Two members of the Alternative für Deutschland party have been asked to leave the European Conservatives and Reformists (ECR) group in the European Parliament.
A spokesman for the bloc said Beatrix von Storch and Marcus Pretzell, the German party’s two remaining members in the Strasbourg-based legislature, would be given a month to resign.
Von Storch alleged a deal between British and German leaders David Cameron and Angela Merkel. The former’s Conservative Party is the largest in the ECR; the latter is contesting state elections this weekend in which the Alternative is expected to do well. How such a conspiracy would help Merkel’s Christian Democrats, Von Storch did not say, though.

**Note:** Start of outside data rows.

**src/rtl/dht_pkg.sv**
```systemverilog
// Shared types, constants and register map of the DHT11 sensor reader.
`default_nettype none

package dht_pkg;

    localparam int NUM_PINS    = 32;
    localparam int FRAME_BYTES = 5;
    localparam int FRAME_BITS  = FRAME_BYTES * 8;
    localparam int BIT_CNT_W   = 6;
    localparam int TICK_W      = 15;
    localparam int CFG_ADDR_W  = 5;

    localparam logic [31:0] PIN_RANGE = 32'hFFFF_FFFF >> (32 - NUM_PINS);

    localparam logic [2:0] REG_START_LOW  = 3'd0;
    localparam logic [2:0] REG_RELEASE    = 3'd1;
    localparam logic [2:0] REG_LOW_MIN    = 3'd2;
    localparam logic [2:0] REG_LOW_MAX    = 3'd3;
    localparam logic [2:0] REG_HIGH_MIN   = 3'd4;
    localparam logic [2:0] REG_HIGH_MAX   = 3'd5;
    localparam logic [2:0] REG_SAMPLE     = 3'd6;
    localparam logic [2:0] REG_TIMEOUT    = 3'd7;

    localparam logic [1:0] STATUS_OK       = 2'd0;
    localparam logic [1:0] STATUS_NO_RESP  = 2'd1;
    localparam logic [1:0] STATUS_CHECKSUM = 2'd2;

    typedef struct packed {
        logic        req_type;
        logic [31:0] line_levels;
        logic [31:0] pin_mask;
    } t_in_req;

    typedef struct packed {
        logic [31:0] drive_mask;
        logic        busy_res;
        logic        done_res;
        logic [1:0]  status;
        logic [31:0] reading;
    } t_out_res;

    typedef struct packed {
        logic [14:0] start_low_us;
        logic [7:0]  release_wait_us;
        logic [7:0]  resp_low_min;
        logic [7:0]  resp_low_max;
        logic [7:0]  resp_high_min;
        logic [7:0]  resp_high_max;
        logic [7:0]  sample_delay_us;
        logic [7:0]  timeout_us;
    } t_cfg;

endpackage

`default_nettype wire

```
**src/rtl/dht11_sensor_reader.sv**
```systemverilog
// Top level of the DHT11 sensor reader: request and result registers around the state machine.
// A request is held in the request register; its result is registered into the result register once that is free.
// Throughput: one request per cycle while results are taken; a stalled result holds while the request register fills.
// Each request's step is one pass of short logic between the request and result registers.
// Reset is synchronous and active low; it idles the transaction and restores register defaults.
`default_nettype none

module dht11_sensor_reader (
    input  wire logic                           i_clk,
    input  wire logic                           i_rst_n,
    input  wire logic                           i_in_valid,
    output logic                                o_in_ready,
    input  wire dht_pkg::t_in_req               i_in_data,
    output logic                                o_out_valid,
    input  wire logic                           i_out_ready,
    output dht_pkg::t_out_res                   o_out_data,
    input  wire logic                           psel,
    input  wire logic                           penable,
    input  wire logic                           pwrite,
    input  wire logic [dht_pkg::CFG_ADDR_W-1:0] paddr,
    input  wire logic [31:0]                    pwdata,
    output logic [31:0]                         prdata,
    output logic                                pready
);
    import dht_pkg::*;

    t_cfg     cfg;
    t_out_res res;
    t_in_req  r_in;
    logic     r_in_valid;
    t_out_res r_out;
    logic     r_out_valid;
    logic     adv;

    assign adv         = r_in_valid && (!r_out_valid || i_out_ready);
    assign o_in_ready  = !r_in_valid || adv;
    assign o_out_valid = r_out_valid;
    assign o_out_data  = r_out;

    dht_cfg_regs u_cfg (
        .i_clk   (i_clk),
        .i_rst_n (i_rst_n),
        .psel    (psel),
        .penable (penable),
        .pwrite  (pwrite),
        .paddr   (paddr),
        .pwdata  (pwdata),
        .prdata  (prdata),
        .pready  (pready),
        .o_cfg   (cfg)
    );

    dht_fsm u_fsm (
        .i_clk   (i_clk),
        .i_rst_n (i_rst_n),
        .i_adv   (adv),
        .i_req   (r_in),
        .i_cfg   (cfg),
        .o_res   (res)
    );

    always_ff @(posedge i_clk) begin
        if (!i_rst_n) begin
            r_in_valid  <= 1'b0;
            r_out_valid <= 1'b0;
        end else begin
            if (o_in_ready) begin
                r_in_valid <= i_in_valid;
            end
            if (adv) begin
                r_out_valid <= 1'b1;
            end else if (i_out_ready) begin
                r_out_valid <= 1'b0;
            end
        end
    end

    always_ff @(posedge i_clk) begin
        if (i_in_valid && o_in_ready) begin
            r_in <= i_in_data;
        end
        if (adv) begin
            r_out <= res;
        end
    end

endmodule

`default_nettype wire

```
**src/rtl/dht_cfg_regs.sv**
```systemverilog
// APB-style configuration register file of the DHT11 sensor reader.
`default_nettype none

module dht_cfg_regs (
    input  wire logic                          i_clk,
    input  wire logic                          i_rst_n,
    input  wire logic                          psel,
    input  wire logic                          penable,
    input  wire logic                          pwrite,
    input  wire logic [dht_pkg::CFG_ADDR_W-1:0] paddr,
    input  wire logic [31:0]                   pwdata,
    output logic [31:0]                        prdata,
    output logic                               pready,
    output dht_pkg::t_cfg                      o_cfg
);
    import dht_pkg::*;

    t_cfg       r_cfg;
    logic [2:0] reg_idx;
    logic       wr_en;

    assign reg_idx = paddr[CFG_ADDR_W-1:2];
    assign wr_en   = psel && penable && pwrite;
    assign pready  = 1'b1;
    assign o_cfg   = r_cfg;

    always_ff @(posedge i_clk) begin
        if (!i_rst_n) begin
            r_cfg.start_low_us    <= 15'd20000;
            r_cfg.release_wait_us <= 8'd25;
            r_cfg.resp_low_min    <= 8'd8;
            r_cfg.resp_low_max    <= 8'd58;
            r_cfg.resp_high_min   <= 8'd5;
            r_cfg.resp_high_max   <= 8'd42;
            r_cfg.sample_delay_us <= 8'd40;
            r_cfg.timeout_us      <= 8'd100;
        end else if (wr_en) begin
            unique case (reg_idx)
                REG_START_LOW: r_cfg.start_low_us    <= pwdata[14:0];
                REG_RELEASE:   r_cfg.release_wait_us <= pwdata[7:0];
                REG_LOW_MIN:   r_cfg.resp_low_min    <= pwdata[7:0];
                REG_LOW_MAX:   r_cfg.resp_low_max    <= pwdata[7:0];
                REG_HIGH_MIN:  r_cfg.resp_high_min   <= pwdata[7:0];
                REG_HIGH_MAX:  r_cfg.resp_high_max   <= pwdata[7:0];
                REG_SAMPLE:    r_cfg.sample_delay_us <= pwdata[7:0];
                REG_TIMEOUT:   r_cfg.timeout_us      <= pwdata[7:0];
            endcase
        end
    end

    always_comb begin
        unique case (reg_idx)
            REG_START_LOW: prdata = {17'd0, r_cfg.start_low_us};
            REG_RELEASE:   prdata = {24'd0, r_cfg.release_wait_us};
            REG_LOW_MIN:   prdata = {24'd0, r_cfg.resp_low_min};
            REG_LOW_MAX:   prdata = {24'd0, r_cfg.resp_low_max};
            REG_HIGH_MIN:  prdata = {24'd0, r_cfg.resp_high_min};
            REG_HIGH_MAX:  prdata = {24'd0, r_cfg.resp_high_max};
            REG_SAMPLE:    prdata = {24'd0, r_cfg.sample_delay_us};
            REG_TIMEOUT:   prdata = {24'd0, r_cfg.timeout_us};
        endcase
    end

endmodule

`default_nettype wire

```
**src/rtl/dht_fsm.sv**
```systemverilog
// Transaction state machine: one tick or start request per step, result computed combinationally.
`default_nettype none

module dht_fsm (
    input  wire logic              i_clk,
    input  wire logic              i_rst_n,
    input  wire logic              i_adv,
    input  wire dht_pkg::t_in_req  i_req,
    input  wire dht_pkg::t_cfg     i_cfg,
    output dht_pkg::t_out_res      o_res
);
    import dht_pkg::*;

    typedef enum logic [2:0] {
        PH_IDLE,
        PH_START,
        PH_RELEASE,
        PH_RESP_LOW,
        PH_RESP_HIGH,
        PH_WAIT_FALL,
        PH_WAIT_RISE,
        PH_DELAY
    } t_phase;

    t_phase                r_phase, n_phase;
    logic [TICK_W-1:0]     r_tick, n_tick;
    logic [BIT_CNT_W-1:0]  r_bits, n_bits;
    logic [FRAME_BITS-1:0] r_shift, n_shift;
    logic [31:0]           r_watched, n_watched;

    logic          hi;
    logic [TICK_W:0] tick_inc;
    logic          do_low, do_high;
    logic [TICK_W-1:0] lc, hc;
    logic [TICK_W:0] lc_inc, hc_inc, lv, hv;
    logic          l_ev, l_carry, h_ev, h_carry;
    logic          take, take_hi;
    logic          fin;
    logic [1:0]    fin_status;
    logic [7:0]    sum8;

    assign tick_inc = {1'b0, r_tick} + {{TICK_W{1'b0}}, 1'b1};

    always_comb begin
        n_phase    = r_phase;
        n_tick     = r_tick;
        n_bits     = r_bits;
        n_shift    = r_shift;
        n_watched  = r_watched;
        do_low     = 1'b0;
        do_high    = 1'b0;
        lc         = '0;
        hc         = '0;
        lc_inc     = '0;
        hc_inc     = '0;
        lv         = '0;
        hv         = '0;
        l_ev       = 1'b0;
        l_carry    = 1'b0;
        h_ev       = 1'b0;
        h_carry    = 1'b0;
        take       = 1'b0;
        take_hi    = 1'b0;
        fin        = 1'b0;
        fin_status = STATUS_OK;
        sum8       = '0;
        hi         = |(i_req.line_levels & r_watched);

        if (i_req.req_type) begin
            n_watched = i_req.pin_mask & PIN_RANGE;
            n_phase   = PH_START;
            n_tick    = '0;
            n_bits    = '0;
            n_shift   = '0;
        end else begin
            unique case (r_phase)
                PH_IDLE: begin
                    n_phase = PH_IDLE;
                end
                PH_START: begin
                    if (tick_inc >= {1'b0, i_cfg.start_low_us}) begin
                        n_phase = PH_RELEASE;
                        n_tick  = '0;
                    end else begin
                        n_tick = tick_inc[TICK_W-1:0];
                    end
                end
                PH_RELEASE: begin
                    if (tick_inc >= {8'd0, i_cfg.release_wait_us}) begin
                        do_low = 1'b1;
                        lc     = '0;
                    end else begin
                        n_tick = tick_inc[TICK_W-1:0];
                    end
                end
                PH_RESP_LOW: begin
                    do_low = 1'b1;
                    lc     = r_tick;
                end
                PH_RESP_HIGH: begin
                    do_high = 1'b1;
                    hc      = r_tick;
                end
                PH_WAIT_FALL: begin
                    if (!hi) begin
                        n_phase = PH_WAIT_RISE;
                    end
                end
                PH_WAIT_RISE: begin
                    if (hi) begin
                        n_tick = '0;
                        if (i_cfg.sample_delay_us == 8'd0) begin
                            take    = 1'b1;
                            take_hi = 1'b1;
                        end else begin
                            n_phase = PH_DELAY;
                        end
                    end
                end
                PH_DELAY: begin
                    if (tick_inc >= {8'd0, i_cfg.sample_delay_us}) begin
                        n_tick  = '0;
                        take    = 1'b1;
                        take_hi = hi;
                    end else begin
                        n_tick = tick_inc[TICK_W-1:0];
                    end
                end
            endcase

            if (do_low) begin
                lc_inc = {1'b0, lc} + {{TICK_W{1'b0}}, 1'b1};
                if (!hi) begin
                    if (lc_inc > {8'd0, i_cfg.timeout_us}) begin
                        l_ev = 1'b1;
                        lv   = lc_inc;
                    end else begin
                        n_phase = PH_RESP_LOW;
                        n_tick  = lc_inc[TICK_W-1:0];
                    end
                end else begin
                    l_ev    = 1'b1;
                    l_carry = 1'b1;
                    lv      = {1'b0, lc};
                end
                if (l_ev) begin
                    if (lv > {8'd0, i_cfg.resp_low_max} || lv < {8'd0, i_cfg.resp_low_min}) begin
                        fin        = 1'b1;
                        fin_status = STATUS_NO_RESP;
                        n_phase    = PH_IDLE;
                        n_tick     = '0;
                    end else begin
                        n_phase = PH_RESP_HIGH;
                        n_tick  = '0;
                        if (l_carry) begin
                            do_high = 1'b1;
                            hc      = '0;
                        end
                    end
                end
            end

            if (do_high) begin
                hc_inc = {1'b0, hc} + {{TICK_W{1'b0}}, 1'b1};
                if (hi) begin
                    if (hc_inc > {8'd0, i_cfg.timeout_us}) begin
                        h_ev = 1'b1;
                        hv   = hc_inc;
                    end else begin
                        n_phase = PH_RESP_HIGH;
                        n_tick  = hc_inc[TICK_W-1:0];
                    end
                end else begin
                    h_ev    = 1'b1;
                    h_carry = 1'b1;
                    hv      = {1'b0, hc};
                end
                if (h_ev) begin
                    if (hv > {8'd0, i_cfg.resp_high_max} || hv < {8'd0, i_cfg.resp_high_min}) begin
                        fin        = 1'b1;
                        fin_status = STATUS_NO_RESP;
                        n_phase    = PH_IDLE;
                        n_tick     = '0;
                    end else begin
                        n_tick  = '0;
                        n_phase = h_carry ? PH_WAIT_RISE : PH_WAIT_FALL;
                    end
                end
            end

            if (take) begin
                n_shift = {r_shift[FRAME_BITS-2:0], take_hi};
                n_bits  = r_bits + {{(BIT_CNT_W-1){1'b0}}, 1'b1};
                if (n_bits >= BIT_CNT_W'(FRAME_BITS)) begin
                    sum8    = n_shift[39:32] + n_shift[31:24] + n_shift[23:16] + n_shift[15:8];
                    fin     = 1'b1;
                    n_phase = PH_IDLE;
                    n_tick  = '0;
                    fin_status = (sum8 == n_shift[7:0]) ? STATUS_OK : STATUS_CHECKSUM;
                end else begin
                    n_phase = PH_WAIT_FALL;
                end
            end
        end
    end

    always_comb begin
        o_res.drive_mask = (n_phase == PH_START) ? n_watched : 32'd0;
        o_res.busy_res   = (n_phase != PH_IDLE);
        o_res.done_res   = fin;
        o_res.status     = fin ? fin_status : STATUS_OK;
        o_res.reading    = (fin && fin_status == STATUS_OK) ? n_shift[39:8] : 32'd0;
    end

    always_ff @(posedge i_clk) begin
        if (!i_rst_n) begin
            r_phase   <= PH_IDLE;
            r_tick    <= '0;
            r_bits    <= '0;
            r_shift   <= '0;
            r_watched <= '0;
        end else if (i_adv) begin
            r_phase   <= n_phase;
            r_tick    <= n_tick;
            r_bits    <= n_bits;
            r_shift   <= n_shift;
            r_watched <= n_watched;
        end
    end

    a_start_enters_start: assert property (@(posedge i_clk) disable iff (!i_rst_n)
        i_adv && i_req.req_type |=> r_phase == PH_START)
        else $error("start request did not enter the start phase");

    a_bit_count_range: assert property (@(posedge i_clk) disable iff (!i_rst_n)
        r_bits <= BIT_CNT_W'(FRAME_BITS))
        else $error("bit counter ran past the frame length");

    a_done_not_busy: assert property (@(posedge i_clk) disable iff (!i_rst_n)
        o_res.done_res |-> !o_res.busy_res && o_res.drive_mask == 32'd0)
        else $error("finished transaction still reported busy or driving");

    a_reading_only_ok: assert property (@(posedge i_clk) disable iff (!i_rst_n)
        o_res.reading != 32'd0 |-> o_res.done_res && o_res.status == STATUS_OK)
        else $error("reading shown without a good finish");

    a_idle_holds_counts: assert property (@(posedge i_clk) disable iff (!i_rst_n)
        r_phase == PH_IDLE |-> r_tick == '0)
        else $error("tick counter not cleared while idle");

endmodule

`default_nettype wire
```
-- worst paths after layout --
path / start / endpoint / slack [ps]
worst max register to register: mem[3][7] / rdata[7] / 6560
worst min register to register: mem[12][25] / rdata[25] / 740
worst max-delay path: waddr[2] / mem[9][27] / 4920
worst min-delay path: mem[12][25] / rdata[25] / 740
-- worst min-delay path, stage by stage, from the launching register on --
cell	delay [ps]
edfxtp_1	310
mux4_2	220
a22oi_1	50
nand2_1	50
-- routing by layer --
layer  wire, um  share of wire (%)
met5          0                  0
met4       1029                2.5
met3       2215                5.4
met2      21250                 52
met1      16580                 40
`src/rtl/boa_pkg.sv`:
```
// Shared types, opcodes and status codes for the bounded ordered array unit.
// No dependencies; imported by the cell and the top level.
package boa_pkg;

  localparam int unsigned DEPTH_DEF     = 64;
  localparam int unsigned ITEM_BITS_DEF = 32;
  localparam int unsigned LIMIT_W       = 7;
  localparam logic [LIMIT_W-1:0] LIMIT_RST = 7'd64;

  localparam logic [2:0] OP_APPEND    = 3'd0;
  localparam logic [2:0] OP_INSERT    = 3'd1;
  localparam logic [2:0] OP_REMOVE    = 3'd2;
  localparam logic [2:0] OP_OVERWRITE = 3'd3;
  localparam logic [2:0] OP_READ      = 3'd4;
  localparam logic [2:0] OP_FIND      = 3'd5;
  localparam logic [2:0] OP_CLEAR     = 3'd6;

  localparam logic [1:0] ST_OK       = 2'd0;
  localparam logic [1:0] ST_FULL     = 2'd1;
  localparam logic [1:0] ST_RANGE    = 2'd2;
  localparam logic [1:0] ST_NOTFOUND = 2'd3;

  localparam logic [1:0] COP_NONE   = 2'd0;
  localparam logic [1:0] COP_WRITE  = 2'd1;
  localparam logic [1:0] COP_INSERT = 2'd2;
  localparam logic [1:0] COP_REMOVE = 2'd3;

  typedef struct packed {
    logic [2:0]  opcode;
    logic [6:0]  position;
    logic [31:0] item_value;
  } req_t;

  typedef struct packed {
    logic [1:0]  status;
    logic [5:0]  found_position;
    logic [31:0] read_value;
    logic [6:0]  item_count;
  } rsp_t;

  typedef struct packed {
    logic [1:0] cop;
    logic       find;
  } cell_ctl_t;

endpackage

```
`src/rtl/boa_cell.sv`:
```
// One array cell: holds one item, shifts with its neighbours and ripples the
// first-match carry towards the top of the chain. Depends on boa_pkg.
module boa_cell #(
  parameter int unsigned DEPTH     = boa_pkg::DEPTH_DEF,
  parameter int unsigned ITEM_BITS = boa_pkg::ITEM_BITS_DEF
) (
  input  logic                         clk_i,
  input  logic [$clog2(DEPTH)-1:0]     cell_idx_i,
  input  boa_pkg::cell_ctl_t           ctl_i,
  input  logic [$clog2(DEPTH)-1:0]     pos_i,
  input  logic [$clog2(DEPTH+1)-1:0]   count_i,
  input  logic [ITEM_BITS-1:0]         value_i,
  input  logic [ITEM_BITS-1:0]         lower_i,
  input  logic [ITEM_BITS-1:0]         upper_i,
  output logic [ITEM_BITS-1:0]         entry_o,
  input  logic                         hit_i,
  input  logic [$clog2(DEPTH)-1:0]     hit_idx_i,
  input  logic [ITEM_BITS-1:0]         hit_data_i,
  output logic                         hit_o,
  output logic [$clog2(DEPTH)-1:0]     hit_idx_o,
  output logic [ITEM_BITS-1:0]         hit_data_o
);
  import boa_pkg::*;

  localparam int unsigned IDX_W = $clog2(DEPTH);
  localparam int unsigned CNT_W = $clog2(DEPTH+1);

  logic [ITEM_BITS-1:0] entry_q, entry_d;
  logic                 hit_q;
  logic [IDX_W-1:0]     hit_idx_q;
  logic [ITEM_BITS-1:0] hit_data_q;
  logic [CNT_W-1:0]     idx_w, idx_p1;
  logic                 eq_pos, gt_pos, lt_cnt, le_cnt, own_hit;

  assign idx_w  = CNT_W'(cell_idx_i);
  assign idx_p1 = idx_w + CNT_W'(1);
  assign eq_pos = (cell_idx_i == pos_i);
  assign gt_pos = (cell_idx_i > pos_i);
  assign lt_cnt = (idx_w < count_i);
  assign le_cnt = (idx_w <= count_i);

  always_comb begin
    entry_d = entry_q;
    unique case (ctl_i.cop)
      COP_WRITE: begin
        if (eq_pos) entry_d = value_i;
      end
      COP_INSERT: begin
        if (eq_pos) entry_d = value_i;
        else if (gt_pos && le_cnt) entry_d = lower_i;
      end
      COP_REMOVE: begin
        if ((eq_pos || gt_pos) && (idx_p1 < count_i)) entry_d = upper_i;
      end
      default: begin
        entry_d = entry_q;
      end
    endcase
  end

  assign own_hit = ctl_i.find ? (lt_cnt && (entry_q == value_i)) : eq_pos;

  always_ff @(posedge clk_i) begin
    entry_q <= entry_d;
    if (hit_i) begin
      hit_q      <= 1'b1;
      hit_idx_q  <= hit_idx_i;
      hit_data_q <= hit_data_i;
    end else begin
      hit_q      <= own_hit;
      hit_idx_q  <= cell_idx_i;
      hit_data_q <= entry_q;
    end
  end

  assign entry_o    = entry_q;
  assign hit_o      = hit_q;
  assign hit_idx_o  = hit_idx_q;
  assign hit_data_o = hit_data_q;

endmodule

```
`config.mk`:
```
export PLATFORM = sky130hd
export DESIGN_NAME = boa_cell
export DESIGN_NICKNAME = d
export VERILOG_FILES = /design/src/rtl/boa_pkg.sv /design/src/rtl/boa_cell.sv
export SDC_FILE = /design/constraint.sdc
export NUM_CORES = 1
export LEC_CHECK = 0
export CORE_MARGIN = 2
export CORE_UTILIZATION = 30
export CTS_CLUSTER_SIZE = 28
export DETAILED_ROUTE_END_ITERATION = 12
export DONT_BUFFER_PORTS = 1
export PLACE_DENSITY_LB_ADDON = 0.08
export REMOVE_ABC_BUFFERS = 1
export SLEW_MARGIN = 20
export SYNTH_ARGS = -nofsm -noshare
export SYNTH_HDL_FRONTEND = slang
export SYNTH_SLANG_ARGS = --single-unit
```
`constraint.sdc`:
```
create_clock -name clk_i -period 6.4 [get_ports clk_i]
set_input_delay 0.32 -clock clk_i [delete_from_list [all_inputs] [get_ports clk_i]]
set_output_delay 0.32 -clock clk_i [all_outputs]
set_load 0.03 [all_outputs]
```
## Word level (Yosys, flattened, before mapping)

Cells that the tools add are included.

- Flip-flop bits (word level): 71
- Bits of input ports: 158
- Output and inout port bits: 71
- Word-level logic and storage cells: 31

- Add/sub/neg operators: 1
- Magnitude comparators: 4
- Eq/ne operators: 8
- Muxes and demuxes: 8
- Reduce and logical (&&, ||, !) cells: 6

Operators with widths:

| cell | number |
|---|---|
| $mux 32 | 5 |
| $pmux 32 s3 | 1 |
| $eq 32x32->1 | 1 |
| $add 6x1->7 const B | 1 |
| $le 6x7->1 | 1 |
| $lt 6x7->1 | 1 |
| $lt 7x7->1 | 1 |
| $eq 6x6->1 | 1 |
| $gt 6x6->1 | 1 |
| $mux 6 | 1 |
| $eq 2x2->1 const B | 2 |
| $ne 2x2->1 const B | 2 |
| $reduce_and 4->1 | 1 |
| $logic_and 1x1->1 | 3 |
| $ne 3x3->1 const B | 1 |
| $reduce_bool 3->1 | 1 |
| $eq 2x1->1 const B | 1 |
| $logic_or 1x1->1 | 1 |
| $mux 1 | 1 |

## Longest topological paths before layout

Gate-level depths: netlist of run 1.

- Depth after elaboration: 5
- Mapped depth: 8
- Depth with buffers taken out: 8

## Least setup slack after synthesis of run 1

No wires, ideal clock.

- Path kind: input-to-reg
- Start: input port cell_idx_i[0]
- End: register entry_q[0] (netlist: entry_o[0]) (enable)
- Library setup time: 0.501 ns
- Data arrival time: 4.438 ns
- Data required time: 5.899 ns
- Setup slack: 1.461 ns
- Stages: 7
- Path buffers: 0
- Cell sequence: ha_1 -> ha_1 -> nor2b_1 -> o21a_1 -> o2111ai_1 -> a21oi_1 -> nor4_1

- Word-level cells in the longest chain between the ends: 5
- Elaborated cells on any way between the ends: 12
- Those cells by class: add/sub (1); order compare (3); eq/ne (4); reduce/logical (4)

Ends and longest elaborated chain:

| what | line | text |
|---|---|---|
| start: declaration | boa_cell.sv:8 | `input logic [$clog2(DEPTH)-1:0] cell_idx_i,` |
| $add 6x1->7 (tied with other cells) | boa_cell.sv:36 | `assign idx_p1 = idx_w + CNT_W'(1);` |
| $lt 7x7->1 / $logic_or 1x1->1 (equally long branches) | boa_cell.sv:53 | `if ((eq_pos \|\| gt_pos) && (idx_p1 < count_i)) entry_d = upper_i;` |
| $logic_and 1x1->1 | boa_cell.sv:53 |  |
| $ne 2x2->1 (no line) | -- |  |
| $reduce_and 4->1 (no line) (*) | -- |  |
| end signal: assignment | boa_cell.sv:64 | `entry_q <= entry_d;` |
| end: declaration | boa_cell.sv:28 | `logic [ITEM_BITS-1:0] entry_q, entry_d;` |

Every way passes the cells marked *; elsewhere a longest branch is shown, timed or not.
A chain may end at the register's enable or synchronous reset.

## Worst setup path after layout of run 1

- Start: input port pos_i[3]
- End: register entry_q[16] (netlist: entry_o[16]) (enable)

- Word-level cells in the longest chain between the ends: 5
- Elaborated cells on any way between the ends: 9
- Those cells by class: order compare (1); eq/ne (4); reduce/logical (4)

Ends and longest elaborated chain:

| what | line | text |
|---|---|---|
| start: declaration | boa_cell.sv:10 | `input logic [$clog2(DEPTH)-1:0] pos_i,` |
| $gt 6x6->1 / $eq 6x6->1 (equally long branches) | boa_cell.sv:38, boa_cell.sv:37 |  |
| $logic_or 1x1->1 | boa_cell.sv:53 |  |
| $logic_and 1x1->1 | boa_cell.sv:53 |  |
| $ne 2x2->1 (no line) | -- |  |
| $reduce_and 4->1 (no line) (*) | -- |  |

Marks and branches as above.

The more likely reason for her dismissal and Pretzell’s was a suggestion from Von Storch’s party leader, Frauke Petry, that German police should be allowed to shoot migrants who try to enter Germany illegally.
Radicalized
When the ECR admitted the Alternative in 2014 after the party won seven German seats in the European elections that year, it was something of a coup. By letting the Germans into the mildly Euroskeptic bloc, it became the third largest, surpassing the liberals and Greens, and the move denied more radical Euroskeptic parties from Austria, France and the Netherlands the chance to form a group of their own.
Since then, the Alternative has moved further to the right.
A leadership election in the summer of 2015 removed Bernd Lucke, who had started the party a year earlier in response to Merkel’s claim that there was “no alternative” to bailing out weaker eurozone nations like Greece, in favor of Petry, a Dresden-born nativist who has spoken critically of Islam and favorably of Russia’s president, Vladimir Putin.
Five of the party’s seven members in the European Parliament split in protest and formed their own group, which is still part of the ECR and led, from Germany, by Lucke.